__EXERCISE BRIEF__
Copy, from the material below, every line in which the word "single" can be found.

__RECORD EXCERPTS__

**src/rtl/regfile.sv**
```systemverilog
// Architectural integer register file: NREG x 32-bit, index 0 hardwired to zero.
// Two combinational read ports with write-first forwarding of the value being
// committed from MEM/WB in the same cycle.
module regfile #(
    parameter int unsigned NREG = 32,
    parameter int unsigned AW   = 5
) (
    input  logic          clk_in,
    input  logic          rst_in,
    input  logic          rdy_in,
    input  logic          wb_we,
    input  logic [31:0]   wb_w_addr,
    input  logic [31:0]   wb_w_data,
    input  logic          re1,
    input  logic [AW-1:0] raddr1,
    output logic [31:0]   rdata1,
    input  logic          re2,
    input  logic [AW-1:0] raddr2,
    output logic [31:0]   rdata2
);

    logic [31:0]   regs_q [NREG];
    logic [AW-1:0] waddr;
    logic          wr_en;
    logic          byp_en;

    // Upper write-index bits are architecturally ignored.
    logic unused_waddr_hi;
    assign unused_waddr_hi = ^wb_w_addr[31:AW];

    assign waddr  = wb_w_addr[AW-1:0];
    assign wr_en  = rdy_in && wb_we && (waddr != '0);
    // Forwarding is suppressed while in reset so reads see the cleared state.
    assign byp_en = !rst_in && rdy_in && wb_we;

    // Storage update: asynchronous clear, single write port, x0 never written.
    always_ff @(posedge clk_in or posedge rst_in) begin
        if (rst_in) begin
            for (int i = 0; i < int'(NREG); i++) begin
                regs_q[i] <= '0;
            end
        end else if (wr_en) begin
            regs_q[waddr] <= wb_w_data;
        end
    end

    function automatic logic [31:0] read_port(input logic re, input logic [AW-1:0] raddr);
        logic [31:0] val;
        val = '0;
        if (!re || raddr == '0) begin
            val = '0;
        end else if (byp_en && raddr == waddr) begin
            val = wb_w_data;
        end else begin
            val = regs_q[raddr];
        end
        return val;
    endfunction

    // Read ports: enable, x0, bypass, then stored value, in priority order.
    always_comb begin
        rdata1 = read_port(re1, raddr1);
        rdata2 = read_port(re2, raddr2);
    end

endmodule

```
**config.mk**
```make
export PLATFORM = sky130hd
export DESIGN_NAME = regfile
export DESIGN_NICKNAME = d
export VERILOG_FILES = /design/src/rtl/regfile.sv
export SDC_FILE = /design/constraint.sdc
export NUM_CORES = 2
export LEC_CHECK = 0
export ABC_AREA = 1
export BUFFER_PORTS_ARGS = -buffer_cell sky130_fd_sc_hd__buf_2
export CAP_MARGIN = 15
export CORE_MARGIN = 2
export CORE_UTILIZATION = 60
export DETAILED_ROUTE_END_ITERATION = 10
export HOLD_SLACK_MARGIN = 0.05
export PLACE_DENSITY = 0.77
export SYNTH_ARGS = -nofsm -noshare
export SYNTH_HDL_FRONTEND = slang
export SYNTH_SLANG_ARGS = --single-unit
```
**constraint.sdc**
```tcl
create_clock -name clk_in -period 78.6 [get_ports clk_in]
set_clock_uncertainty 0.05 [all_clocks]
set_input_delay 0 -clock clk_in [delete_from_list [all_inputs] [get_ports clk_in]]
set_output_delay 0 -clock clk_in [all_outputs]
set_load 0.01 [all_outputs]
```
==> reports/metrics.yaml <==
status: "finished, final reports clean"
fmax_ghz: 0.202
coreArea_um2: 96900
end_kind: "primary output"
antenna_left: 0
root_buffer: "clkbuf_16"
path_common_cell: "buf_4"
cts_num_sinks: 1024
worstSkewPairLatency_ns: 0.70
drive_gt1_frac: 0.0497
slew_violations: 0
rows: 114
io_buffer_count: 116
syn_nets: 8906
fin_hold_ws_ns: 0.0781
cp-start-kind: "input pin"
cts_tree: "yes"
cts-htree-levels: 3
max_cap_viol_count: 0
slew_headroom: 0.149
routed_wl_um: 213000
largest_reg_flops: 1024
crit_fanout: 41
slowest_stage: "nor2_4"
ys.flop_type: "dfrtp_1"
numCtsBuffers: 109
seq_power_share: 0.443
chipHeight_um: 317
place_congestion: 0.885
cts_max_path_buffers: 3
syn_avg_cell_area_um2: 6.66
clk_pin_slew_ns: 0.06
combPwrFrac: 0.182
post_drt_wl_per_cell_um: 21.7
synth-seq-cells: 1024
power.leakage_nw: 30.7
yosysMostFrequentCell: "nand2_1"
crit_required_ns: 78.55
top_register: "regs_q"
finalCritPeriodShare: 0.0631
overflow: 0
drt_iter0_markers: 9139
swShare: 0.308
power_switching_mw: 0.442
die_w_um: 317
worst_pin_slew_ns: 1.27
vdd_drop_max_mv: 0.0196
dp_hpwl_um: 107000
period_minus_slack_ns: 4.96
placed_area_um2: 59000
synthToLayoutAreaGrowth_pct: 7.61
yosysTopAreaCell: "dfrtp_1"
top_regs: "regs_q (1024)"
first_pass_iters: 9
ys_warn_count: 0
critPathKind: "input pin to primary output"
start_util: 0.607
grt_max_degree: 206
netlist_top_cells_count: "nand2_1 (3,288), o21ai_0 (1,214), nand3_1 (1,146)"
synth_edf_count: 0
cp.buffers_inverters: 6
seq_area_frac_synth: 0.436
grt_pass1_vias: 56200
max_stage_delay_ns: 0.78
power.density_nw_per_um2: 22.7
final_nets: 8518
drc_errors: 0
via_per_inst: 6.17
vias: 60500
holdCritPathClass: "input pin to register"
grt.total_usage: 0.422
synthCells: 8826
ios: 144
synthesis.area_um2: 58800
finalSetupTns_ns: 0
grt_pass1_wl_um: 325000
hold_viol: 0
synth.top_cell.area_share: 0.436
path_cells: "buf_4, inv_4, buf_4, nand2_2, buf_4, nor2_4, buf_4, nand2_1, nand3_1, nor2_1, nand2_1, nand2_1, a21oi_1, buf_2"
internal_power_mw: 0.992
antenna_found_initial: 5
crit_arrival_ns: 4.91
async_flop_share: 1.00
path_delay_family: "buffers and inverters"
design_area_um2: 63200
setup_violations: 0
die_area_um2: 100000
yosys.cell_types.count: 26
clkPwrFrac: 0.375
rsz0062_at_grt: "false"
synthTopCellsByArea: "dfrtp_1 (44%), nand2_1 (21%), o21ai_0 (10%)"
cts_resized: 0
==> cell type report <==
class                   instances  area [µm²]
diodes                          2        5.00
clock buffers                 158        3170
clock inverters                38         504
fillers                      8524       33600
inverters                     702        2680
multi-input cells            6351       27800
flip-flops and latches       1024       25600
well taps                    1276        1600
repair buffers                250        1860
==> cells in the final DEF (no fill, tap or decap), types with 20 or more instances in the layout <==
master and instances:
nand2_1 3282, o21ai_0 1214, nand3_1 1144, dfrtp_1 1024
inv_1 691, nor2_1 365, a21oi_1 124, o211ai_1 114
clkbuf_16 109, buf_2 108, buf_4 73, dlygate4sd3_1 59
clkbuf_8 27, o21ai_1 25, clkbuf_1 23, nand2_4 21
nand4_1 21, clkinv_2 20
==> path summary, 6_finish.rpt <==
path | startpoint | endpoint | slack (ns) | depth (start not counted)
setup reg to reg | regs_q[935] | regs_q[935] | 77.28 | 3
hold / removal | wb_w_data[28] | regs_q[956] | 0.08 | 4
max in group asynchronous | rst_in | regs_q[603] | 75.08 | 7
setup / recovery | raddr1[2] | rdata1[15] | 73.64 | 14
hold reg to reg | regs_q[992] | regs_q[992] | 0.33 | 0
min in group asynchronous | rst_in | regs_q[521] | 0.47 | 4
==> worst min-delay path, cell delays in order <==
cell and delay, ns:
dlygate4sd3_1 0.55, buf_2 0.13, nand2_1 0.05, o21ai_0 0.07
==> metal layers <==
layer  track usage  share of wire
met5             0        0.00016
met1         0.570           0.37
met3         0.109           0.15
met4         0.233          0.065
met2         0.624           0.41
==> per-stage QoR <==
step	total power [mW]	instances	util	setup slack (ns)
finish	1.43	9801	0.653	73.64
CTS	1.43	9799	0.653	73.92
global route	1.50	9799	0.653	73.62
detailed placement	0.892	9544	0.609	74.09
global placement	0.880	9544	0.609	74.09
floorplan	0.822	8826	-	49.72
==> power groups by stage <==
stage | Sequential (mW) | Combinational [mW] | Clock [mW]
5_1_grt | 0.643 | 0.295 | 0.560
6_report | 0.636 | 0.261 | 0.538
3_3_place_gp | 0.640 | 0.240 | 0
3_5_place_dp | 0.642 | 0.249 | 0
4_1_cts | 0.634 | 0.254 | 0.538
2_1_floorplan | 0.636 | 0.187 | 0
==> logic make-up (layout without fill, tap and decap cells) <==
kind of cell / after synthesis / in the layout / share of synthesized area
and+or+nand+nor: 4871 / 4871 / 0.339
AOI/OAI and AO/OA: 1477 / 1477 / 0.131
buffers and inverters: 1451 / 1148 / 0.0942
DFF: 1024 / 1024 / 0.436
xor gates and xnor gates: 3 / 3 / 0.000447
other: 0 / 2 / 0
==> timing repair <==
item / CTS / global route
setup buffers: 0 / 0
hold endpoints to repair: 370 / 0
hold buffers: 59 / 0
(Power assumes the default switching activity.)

__WRITTEN RESPONSE__
    // Storage update: asynchronous clear, single write port, x0 never written.
export SYNTH_SLANG_ARGS = --single-unit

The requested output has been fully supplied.